● **Task brief**:
Set down exactly the lines below, starting at the one that contains "Die area unchanged" and ending at the one that contains "Most crowded layer", with both of those lines included and nothing else.

Records from a data source

_____

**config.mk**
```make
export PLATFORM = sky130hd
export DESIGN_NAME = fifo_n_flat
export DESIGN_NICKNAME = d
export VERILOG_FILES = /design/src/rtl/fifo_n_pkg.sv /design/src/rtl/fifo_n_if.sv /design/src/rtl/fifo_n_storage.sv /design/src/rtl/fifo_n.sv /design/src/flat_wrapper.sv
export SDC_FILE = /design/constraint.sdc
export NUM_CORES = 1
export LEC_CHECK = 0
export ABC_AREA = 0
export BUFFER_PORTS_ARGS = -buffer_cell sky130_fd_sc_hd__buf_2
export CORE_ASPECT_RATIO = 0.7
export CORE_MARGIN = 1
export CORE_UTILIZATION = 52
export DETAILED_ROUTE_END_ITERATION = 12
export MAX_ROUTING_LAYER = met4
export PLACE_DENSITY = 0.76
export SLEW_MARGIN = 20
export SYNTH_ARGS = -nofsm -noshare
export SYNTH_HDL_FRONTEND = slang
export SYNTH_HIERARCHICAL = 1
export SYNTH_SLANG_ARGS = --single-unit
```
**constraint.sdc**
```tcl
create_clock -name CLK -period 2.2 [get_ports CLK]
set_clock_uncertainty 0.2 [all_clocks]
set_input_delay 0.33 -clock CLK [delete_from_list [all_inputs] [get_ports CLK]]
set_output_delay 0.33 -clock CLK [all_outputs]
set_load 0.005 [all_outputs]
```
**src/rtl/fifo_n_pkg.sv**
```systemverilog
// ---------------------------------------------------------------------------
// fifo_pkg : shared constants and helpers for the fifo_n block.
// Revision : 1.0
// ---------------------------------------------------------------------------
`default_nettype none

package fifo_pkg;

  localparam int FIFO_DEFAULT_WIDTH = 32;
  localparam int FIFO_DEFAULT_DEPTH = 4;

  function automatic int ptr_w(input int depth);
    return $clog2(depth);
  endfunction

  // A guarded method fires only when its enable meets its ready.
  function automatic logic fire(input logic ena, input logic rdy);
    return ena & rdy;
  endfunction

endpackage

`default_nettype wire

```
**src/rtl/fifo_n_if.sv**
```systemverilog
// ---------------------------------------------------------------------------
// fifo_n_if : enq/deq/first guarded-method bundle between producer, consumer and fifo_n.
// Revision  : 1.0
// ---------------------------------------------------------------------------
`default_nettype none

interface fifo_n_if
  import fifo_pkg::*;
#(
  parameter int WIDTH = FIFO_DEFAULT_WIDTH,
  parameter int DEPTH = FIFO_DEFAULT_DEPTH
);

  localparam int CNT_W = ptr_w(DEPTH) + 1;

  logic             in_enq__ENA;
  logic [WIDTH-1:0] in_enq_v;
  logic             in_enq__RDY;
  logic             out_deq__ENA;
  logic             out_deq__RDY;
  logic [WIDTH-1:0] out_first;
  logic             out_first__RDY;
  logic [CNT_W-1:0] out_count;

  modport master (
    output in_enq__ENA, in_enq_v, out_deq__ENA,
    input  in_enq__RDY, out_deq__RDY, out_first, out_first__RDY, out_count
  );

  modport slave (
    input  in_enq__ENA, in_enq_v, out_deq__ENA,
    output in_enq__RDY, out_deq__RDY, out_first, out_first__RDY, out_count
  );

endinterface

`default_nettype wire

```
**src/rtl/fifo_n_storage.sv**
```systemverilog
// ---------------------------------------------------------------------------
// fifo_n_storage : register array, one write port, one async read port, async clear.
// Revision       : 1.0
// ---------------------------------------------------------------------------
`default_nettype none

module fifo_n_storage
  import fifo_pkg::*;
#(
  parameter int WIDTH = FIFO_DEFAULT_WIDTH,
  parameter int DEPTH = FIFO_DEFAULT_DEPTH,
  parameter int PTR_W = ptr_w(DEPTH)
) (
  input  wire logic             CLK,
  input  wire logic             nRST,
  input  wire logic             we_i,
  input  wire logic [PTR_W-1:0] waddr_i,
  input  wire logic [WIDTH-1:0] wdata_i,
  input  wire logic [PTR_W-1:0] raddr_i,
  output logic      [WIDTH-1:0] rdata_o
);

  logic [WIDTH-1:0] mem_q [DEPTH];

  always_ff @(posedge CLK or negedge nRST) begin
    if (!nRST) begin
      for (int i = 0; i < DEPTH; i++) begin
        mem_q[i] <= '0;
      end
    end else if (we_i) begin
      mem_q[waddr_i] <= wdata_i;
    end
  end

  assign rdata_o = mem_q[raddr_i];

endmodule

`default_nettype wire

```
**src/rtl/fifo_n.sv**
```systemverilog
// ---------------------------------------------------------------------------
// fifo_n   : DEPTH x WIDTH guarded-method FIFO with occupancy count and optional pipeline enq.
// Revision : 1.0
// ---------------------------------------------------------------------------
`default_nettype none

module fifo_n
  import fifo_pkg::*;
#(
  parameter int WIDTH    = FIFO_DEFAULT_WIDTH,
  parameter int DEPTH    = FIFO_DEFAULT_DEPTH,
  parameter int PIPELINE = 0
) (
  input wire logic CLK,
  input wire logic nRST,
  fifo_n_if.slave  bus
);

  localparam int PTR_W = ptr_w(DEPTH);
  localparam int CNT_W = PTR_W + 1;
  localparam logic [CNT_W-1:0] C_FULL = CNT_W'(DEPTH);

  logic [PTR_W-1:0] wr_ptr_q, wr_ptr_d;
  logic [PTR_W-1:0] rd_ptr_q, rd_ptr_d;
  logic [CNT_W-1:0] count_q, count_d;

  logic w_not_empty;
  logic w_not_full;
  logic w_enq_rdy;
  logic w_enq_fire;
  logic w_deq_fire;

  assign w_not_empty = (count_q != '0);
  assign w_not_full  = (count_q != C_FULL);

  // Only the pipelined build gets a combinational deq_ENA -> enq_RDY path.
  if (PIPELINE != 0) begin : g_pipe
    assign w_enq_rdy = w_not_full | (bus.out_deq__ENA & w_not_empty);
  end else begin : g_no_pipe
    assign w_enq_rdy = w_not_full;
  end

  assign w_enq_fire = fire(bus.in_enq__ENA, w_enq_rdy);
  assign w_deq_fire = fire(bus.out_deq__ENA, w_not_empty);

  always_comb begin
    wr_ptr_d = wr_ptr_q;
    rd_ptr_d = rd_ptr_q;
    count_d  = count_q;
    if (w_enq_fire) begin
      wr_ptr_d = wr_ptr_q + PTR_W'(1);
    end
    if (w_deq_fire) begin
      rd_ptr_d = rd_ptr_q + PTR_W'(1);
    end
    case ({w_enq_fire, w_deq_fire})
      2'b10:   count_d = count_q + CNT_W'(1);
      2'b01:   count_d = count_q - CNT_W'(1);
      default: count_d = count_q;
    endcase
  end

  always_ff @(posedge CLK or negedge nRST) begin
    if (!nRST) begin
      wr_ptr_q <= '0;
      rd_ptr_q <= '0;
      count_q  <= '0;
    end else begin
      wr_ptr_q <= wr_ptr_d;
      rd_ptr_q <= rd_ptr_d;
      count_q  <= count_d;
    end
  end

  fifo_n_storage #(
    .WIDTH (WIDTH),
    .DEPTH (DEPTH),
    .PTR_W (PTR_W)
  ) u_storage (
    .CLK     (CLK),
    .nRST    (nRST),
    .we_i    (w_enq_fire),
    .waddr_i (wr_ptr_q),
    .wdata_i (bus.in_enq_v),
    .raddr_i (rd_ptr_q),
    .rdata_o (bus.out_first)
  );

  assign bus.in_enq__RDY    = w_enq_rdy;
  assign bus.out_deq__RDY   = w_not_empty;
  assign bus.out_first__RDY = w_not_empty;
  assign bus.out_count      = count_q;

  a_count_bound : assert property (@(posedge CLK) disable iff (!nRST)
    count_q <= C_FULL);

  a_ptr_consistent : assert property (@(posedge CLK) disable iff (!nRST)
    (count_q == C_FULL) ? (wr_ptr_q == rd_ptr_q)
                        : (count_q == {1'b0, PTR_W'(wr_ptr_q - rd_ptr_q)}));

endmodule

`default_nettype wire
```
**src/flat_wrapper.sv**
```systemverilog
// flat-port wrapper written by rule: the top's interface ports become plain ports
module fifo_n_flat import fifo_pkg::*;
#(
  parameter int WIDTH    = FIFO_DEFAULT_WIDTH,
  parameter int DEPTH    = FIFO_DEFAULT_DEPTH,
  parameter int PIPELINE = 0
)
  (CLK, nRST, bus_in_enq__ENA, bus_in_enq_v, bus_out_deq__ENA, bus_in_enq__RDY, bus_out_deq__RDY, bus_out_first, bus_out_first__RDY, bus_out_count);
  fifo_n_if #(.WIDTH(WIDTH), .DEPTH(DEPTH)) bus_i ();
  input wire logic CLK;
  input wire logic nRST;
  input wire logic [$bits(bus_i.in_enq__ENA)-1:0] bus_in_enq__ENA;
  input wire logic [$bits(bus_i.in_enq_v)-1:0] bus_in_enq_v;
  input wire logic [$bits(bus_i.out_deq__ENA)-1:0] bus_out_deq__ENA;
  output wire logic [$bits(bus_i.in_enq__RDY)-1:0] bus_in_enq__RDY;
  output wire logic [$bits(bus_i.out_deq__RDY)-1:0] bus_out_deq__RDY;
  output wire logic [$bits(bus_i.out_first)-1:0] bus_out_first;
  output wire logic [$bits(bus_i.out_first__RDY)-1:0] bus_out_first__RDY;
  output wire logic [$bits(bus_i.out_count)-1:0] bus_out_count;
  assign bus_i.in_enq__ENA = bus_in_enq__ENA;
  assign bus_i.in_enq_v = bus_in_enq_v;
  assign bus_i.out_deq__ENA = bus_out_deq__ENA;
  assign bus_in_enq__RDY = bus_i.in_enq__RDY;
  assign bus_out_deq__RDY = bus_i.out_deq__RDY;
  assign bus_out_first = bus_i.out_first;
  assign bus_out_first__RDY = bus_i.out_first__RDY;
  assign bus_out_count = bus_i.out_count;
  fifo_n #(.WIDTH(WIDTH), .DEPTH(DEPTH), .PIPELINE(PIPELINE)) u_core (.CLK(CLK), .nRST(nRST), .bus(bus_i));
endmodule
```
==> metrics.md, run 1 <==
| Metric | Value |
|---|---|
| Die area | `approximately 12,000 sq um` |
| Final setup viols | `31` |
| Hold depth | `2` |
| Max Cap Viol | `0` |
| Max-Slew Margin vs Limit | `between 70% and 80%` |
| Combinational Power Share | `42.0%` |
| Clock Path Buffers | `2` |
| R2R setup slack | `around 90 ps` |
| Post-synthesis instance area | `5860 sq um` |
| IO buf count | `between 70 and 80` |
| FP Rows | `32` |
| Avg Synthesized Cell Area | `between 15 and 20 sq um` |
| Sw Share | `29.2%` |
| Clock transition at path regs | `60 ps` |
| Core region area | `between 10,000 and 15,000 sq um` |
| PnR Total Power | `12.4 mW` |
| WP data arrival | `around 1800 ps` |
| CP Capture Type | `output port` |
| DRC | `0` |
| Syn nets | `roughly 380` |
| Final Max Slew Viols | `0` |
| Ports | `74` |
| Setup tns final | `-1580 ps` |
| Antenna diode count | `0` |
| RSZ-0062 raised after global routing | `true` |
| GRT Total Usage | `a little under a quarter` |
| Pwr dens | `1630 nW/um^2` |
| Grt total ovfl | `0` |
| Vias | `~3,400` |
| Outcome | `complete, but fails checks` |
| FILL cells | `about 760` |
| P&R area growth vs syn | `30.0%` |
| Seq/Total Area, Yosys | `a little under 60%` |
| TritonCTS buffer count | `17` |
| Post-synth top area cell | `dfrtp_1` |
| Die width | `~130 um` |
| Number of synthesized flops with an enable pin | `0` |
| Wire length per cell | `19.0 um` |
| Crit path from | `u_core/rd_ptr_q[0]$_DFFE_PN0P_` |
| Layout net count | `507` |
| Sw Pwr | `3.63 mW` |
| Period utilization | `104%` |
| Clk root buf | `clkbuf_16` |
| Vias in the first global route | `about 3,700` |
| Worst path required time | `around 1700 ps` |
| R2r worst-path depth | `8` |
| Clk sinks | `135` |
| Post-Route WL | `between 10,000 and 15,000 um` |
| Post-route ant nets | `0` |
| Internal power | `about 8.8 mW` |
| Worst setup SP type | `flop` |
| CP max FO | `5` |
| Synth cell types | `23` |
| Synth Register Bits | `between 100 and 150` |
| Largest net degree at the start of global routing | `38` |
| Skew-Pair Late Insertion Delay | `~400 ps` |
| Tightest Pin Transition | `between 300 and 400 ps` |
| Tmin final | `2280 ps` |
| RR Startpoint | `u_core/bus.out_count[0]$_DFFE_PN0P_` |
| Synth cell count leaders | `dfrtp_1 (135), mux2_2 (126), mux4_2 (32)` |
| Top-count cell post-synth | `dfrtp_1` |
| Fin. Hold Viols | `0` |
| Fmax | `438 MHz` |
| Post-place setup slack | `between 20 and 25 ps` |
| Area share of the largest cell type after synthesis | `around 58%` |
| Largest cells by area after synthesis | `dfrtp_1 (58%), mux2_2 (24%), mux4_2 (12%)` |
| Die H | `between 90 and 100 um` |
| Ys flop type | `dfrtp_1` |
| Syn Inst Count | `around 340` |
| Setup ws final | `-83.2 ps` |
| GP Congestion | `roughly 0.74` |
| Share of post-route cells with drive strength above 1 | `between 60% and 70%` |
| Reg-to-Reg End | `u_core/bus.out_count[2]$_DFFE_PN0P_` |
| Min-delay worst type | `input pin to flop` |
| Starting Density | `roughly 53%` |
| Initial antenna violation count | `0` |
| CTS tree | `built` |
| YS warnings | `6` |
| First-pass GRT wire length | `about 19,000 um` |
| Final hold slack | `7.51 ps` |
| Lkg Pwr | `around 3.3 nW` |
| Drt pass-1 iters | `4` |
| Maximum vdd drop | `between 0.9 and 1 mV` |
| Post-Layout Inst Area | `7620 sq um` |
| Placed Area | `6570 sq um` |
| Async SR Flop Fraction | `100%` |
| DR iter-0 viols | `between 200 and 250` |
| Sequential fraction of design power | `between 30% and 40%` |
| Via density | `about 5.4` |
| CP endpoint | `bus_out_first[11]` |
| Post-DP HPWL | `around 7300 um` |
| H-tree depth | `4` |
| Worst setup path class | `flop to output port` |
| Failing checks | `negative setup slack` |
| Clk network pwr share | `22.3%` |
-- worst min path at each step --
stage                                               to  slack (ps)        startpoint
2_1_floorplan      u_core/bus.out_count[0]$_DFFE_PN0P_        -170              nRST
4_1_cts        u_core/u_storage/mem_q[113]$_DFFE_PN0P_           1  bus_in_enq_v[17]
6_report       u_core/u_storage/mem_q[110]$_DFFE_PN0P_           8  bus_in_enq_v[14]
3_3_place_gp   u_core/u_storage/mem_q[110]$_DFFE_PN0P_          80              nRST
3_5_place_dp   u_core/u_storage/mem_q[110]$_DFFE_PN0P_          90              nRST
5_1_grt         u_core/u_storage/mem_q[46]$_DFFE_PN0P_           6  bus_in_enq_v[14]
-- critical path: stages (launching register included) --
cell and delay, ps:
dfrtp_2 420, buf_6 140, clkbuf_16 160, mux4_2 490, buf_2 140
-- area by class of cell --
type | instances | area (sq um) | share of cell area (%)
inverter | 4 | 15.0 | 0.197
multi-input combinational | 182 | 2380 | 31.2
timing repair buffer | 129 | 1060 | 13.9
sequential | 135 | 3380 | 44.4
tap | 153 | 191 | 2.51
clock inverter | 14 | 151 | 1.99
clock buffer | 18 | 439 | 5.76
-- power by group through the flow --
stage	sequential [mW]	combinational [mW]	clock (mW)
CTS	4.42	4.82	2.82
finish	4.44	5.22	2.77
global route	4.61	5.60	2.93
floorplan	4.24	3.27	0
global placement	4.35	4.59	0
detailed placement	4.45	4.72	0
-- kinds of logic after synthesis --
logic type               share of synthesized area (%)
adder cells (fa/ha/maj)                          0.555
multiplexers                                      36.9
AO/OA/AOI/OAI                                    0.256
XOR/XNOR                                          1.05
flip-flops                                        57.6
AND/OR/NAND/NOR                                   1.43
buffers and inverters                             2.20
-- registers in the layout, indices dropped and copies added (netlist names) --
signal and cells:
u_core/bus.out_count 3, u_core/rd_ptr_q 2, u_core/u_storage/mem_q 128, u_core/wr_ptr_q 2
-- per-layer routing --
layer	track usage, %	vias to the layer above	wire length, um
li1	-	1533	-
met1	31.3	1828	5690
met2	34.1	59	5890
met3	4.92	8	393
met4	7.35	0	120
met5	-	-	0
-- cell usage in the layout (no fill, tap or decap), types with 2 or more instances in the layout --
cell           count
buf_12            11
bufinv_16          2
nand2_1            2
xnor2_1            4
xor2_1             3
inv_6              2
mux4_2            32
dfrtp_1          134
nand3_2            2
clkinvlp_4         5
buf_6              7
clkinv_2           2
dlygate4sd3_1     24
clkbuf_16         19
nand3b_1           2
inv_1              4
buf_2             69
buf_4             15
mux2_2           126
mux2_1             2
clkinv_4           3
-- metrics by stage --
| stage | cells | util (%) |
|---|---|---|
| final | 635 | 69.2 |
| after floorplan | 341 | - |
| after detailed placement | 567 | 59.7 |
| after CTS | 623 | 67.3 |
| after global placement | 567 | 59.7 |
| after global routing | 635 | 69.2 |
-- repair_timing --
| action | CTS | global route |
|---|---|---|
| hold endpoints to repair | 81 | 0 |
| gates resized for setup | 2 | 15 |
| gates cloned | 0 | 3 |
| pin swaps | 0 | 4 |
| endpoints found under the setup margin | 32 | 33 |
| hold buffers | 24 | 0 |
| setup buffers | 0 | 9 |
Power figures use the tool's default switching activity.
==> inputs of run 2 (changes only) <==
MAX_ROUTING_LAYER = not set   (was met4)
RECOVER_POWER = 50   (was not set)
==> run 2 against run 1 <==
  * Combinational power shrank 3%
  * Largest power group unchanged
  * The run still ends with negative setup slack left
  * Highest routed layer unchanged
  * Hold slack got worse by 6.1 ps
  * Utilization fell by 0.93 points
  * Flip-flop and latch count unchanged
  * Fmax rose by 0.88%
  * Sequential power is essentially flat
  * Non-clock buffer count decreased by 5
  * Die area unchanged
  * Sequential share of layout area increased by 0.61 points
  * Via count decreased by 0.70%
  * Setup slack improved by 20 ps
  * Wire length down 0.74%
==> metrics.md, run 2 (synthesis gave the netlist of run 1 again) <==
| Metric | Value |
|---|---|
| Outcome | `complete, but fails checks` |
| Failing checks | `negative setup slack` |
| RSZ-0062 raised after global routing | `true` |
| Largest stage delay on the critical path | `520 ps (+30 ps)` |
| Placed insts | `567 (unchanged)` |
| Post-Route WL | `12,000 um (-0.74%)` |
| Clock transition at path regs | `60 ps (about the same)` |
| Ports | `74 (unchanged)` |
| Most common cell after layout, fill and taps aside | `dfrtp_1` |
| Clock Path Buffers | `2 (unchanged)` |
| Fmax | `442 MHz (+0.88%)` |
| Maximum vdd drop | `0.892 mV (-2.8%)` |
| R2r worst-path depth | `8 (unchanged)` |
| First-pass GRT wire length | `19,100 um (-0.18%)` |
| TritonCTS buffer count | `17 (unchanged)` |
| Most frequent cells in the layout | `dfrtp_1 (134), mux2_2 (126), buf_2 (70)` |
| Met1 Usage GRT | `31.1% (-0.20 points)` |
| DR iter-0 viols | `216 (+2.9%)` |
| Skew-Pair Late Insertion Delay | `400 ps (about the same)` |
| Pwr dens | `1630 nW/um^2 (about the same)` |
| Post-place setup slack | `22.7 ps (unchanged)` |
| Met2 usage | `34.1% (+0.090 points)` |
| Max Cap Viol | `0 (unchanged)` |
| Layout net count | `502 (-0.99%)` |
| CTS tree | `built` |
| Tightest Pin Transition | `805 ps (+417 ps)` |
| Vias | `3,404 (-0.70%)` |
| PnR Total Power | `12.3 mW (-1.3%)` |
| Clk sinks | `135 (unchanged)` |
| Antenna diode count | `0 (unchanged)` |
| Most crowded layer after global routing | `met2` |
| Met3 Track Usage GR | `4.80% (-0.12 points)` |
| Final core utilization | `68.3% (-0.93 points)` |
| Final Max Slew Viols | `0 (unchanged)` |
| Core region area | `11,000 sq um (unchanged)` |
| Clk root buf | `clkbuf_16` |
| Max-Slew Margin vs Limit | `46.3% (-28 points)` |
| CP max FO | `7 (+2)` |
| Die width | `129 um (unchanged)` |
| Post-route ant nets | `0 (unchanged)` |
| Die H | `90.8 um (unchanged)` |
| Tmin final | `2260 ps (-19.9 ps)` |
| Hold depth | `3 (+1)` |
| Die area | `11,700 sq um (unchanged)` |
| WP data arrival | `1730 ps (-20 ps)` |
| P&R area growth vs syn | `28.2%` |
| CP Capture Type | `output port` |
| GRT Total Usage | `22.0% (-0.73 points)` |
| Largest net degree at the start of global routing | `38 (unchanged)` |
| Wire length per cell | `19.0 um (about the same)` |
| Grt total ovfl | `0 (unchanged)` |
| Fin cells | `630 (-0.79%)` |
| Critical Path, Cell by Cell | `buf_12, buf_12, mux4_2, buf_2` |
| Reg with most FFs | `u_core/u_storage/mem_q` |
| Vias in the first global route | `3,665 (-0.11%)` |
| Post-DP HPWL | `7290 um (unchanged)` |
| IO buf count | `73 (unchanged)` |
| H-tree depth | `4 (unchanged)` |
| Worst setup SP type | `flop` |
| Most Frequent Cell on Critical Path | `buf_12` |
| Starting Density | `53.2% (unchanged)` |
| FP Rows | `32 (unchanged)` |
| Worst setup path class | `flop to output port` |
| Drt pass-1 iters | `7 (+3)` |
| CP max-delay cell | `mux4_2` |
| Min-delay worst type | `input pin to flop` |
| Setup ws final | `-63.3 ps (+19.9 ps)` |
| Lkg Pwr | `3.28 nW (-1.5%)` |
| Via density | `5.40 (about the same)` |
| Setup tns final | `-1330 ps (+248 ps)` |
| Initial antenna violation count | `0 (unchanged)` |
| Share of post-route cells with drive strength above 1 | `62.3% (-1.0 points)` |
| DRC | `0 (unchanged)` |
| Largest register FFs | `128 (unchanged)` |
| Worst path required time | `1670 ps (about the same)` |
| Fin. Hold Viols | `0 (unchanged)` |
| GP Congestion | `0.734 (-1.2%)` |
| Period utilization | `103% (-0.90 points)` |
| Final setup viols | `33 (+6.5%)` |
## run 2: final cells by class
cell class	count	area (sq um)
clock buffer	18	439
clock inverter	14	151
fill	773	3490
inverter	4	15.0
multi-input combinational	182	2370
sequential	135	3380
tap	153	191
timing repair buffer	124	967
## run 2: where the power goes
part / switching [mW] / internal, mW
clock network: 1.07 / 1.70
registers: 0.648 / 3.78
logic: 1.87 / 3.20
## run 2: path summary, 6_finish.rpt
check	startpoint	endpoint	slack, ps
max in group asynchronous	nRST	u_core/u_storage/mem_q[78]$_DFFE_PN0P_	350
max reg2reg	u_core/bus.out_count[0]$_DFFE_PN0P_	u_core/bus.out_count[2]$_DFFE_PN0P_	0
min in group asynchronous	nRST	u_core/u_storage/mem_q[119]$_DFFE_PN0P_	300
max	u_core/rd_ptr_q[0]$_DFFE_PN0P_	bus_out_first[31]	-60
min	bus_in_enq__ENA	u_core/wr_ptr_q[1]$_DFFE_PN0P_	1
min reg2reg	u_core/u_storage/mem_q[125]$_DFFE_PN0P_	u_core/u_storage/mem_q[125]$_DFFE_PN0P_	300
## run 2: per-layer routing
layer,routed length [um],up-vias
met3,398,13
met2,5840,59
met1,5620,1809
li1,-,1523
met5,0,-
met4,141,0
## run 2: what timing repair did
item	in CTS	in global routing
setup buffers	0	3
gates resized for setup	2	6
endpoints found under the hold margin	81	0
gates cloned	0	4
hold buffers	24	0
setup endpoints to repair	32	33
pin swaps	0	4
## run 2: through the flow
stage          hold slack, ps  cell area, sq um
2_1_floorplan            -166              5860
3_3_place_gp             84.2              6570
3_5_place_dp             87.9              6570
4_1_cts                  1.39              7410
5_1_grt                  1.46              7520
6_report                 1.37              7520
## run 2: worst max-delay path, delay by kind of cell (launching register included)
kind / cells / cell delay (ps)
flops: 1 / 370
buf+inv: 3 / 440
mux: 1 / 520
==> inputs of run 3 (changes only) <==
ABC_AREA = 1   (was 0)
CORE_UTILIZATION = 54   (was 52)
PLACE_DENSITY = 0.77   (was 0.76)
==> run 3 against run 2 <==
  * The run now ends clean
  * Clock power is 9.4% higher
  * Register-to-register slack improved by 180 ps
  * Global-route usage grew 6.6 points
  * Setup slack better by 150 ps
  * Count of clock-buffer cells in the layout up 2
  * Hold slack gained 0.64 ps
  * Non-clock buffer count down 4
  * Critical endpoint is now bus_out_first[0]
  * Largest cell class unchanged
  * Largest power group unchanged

_____

● **Solution for this task**:
  * Die area unchanged
  * Sequential share of layout area increased by 0.61 points
  * Via count decreased by 0.70%
  * Setup slack improved by 20 ps
  * Wire length down 0.74%
==> metrics.md, run 2 (synthesis gave the netlist of run 1 again) <==
| Metric | Value |
|---|---|
| Outcome | `complete, but fails checks` |
| Failing checks | `negative setup slack` |
| RSZ-0062 raised after global routing | `true` |
| Largest stage delay on the critical path | `520 ps (+30 ps)` |
| Placed insts | `567 (unchanged)` |
| Post-Route WL | `12,000 um (-0.74%)` |
| Clock transition at path regs | `60 ps (about the same)` |
| Ports | `74 (unchanged)` |
| Most common cell after layout, fill and taps aside | `dfrtp_1` |
| Clock Path Buffers | `2 (unchanged)` |
| Fmax | `442 MHz (+0.88%)` |
| Maximum vdd drop | `0.892 mV (-2.8%)` |
| R2r worst-path depth | `8 (unchanged)` |
| First-pass GRT wire length | `19,100 um (-0.18%)` |
| TritonCTS buffer count | `17 (unchanged)` |
| Most frequent cells in the layout | `dfrtp_1 (134), mux2_2 (126), buf_2 (70)` |
| Met1 Usage GRT | `31.1% (-0.20 points)` |
| DR iter-0 viols | `216 (+2.9%)` |
| Skew-Pair Late Insertion Delay | `400 ps (about the same)` |
| Pwr dens | `1630 nW/um^2 (about the same)` |
| Post-place setup slack | `22.7 ps (unchanged)` |
| Met2 usage | `34.1% (+0.090 points)` |
| Max Cap Viol | `0 (unchanged)` |
| Layout net count | `502 (-0.99%)` |
| CTS tree | `built` |
| Tightest Pin Transition | `805 ps (+417 ps)` |
| Vias | `3,404 (-0.70%)` |
| PnR Total Power | `12.3 mW (-1.3%)` |
| Clk sinks | `135 (unchanged)` |
| Antenna diode count | `0 (unchanged)` |
| Most crowded layer after global routing | `met2` |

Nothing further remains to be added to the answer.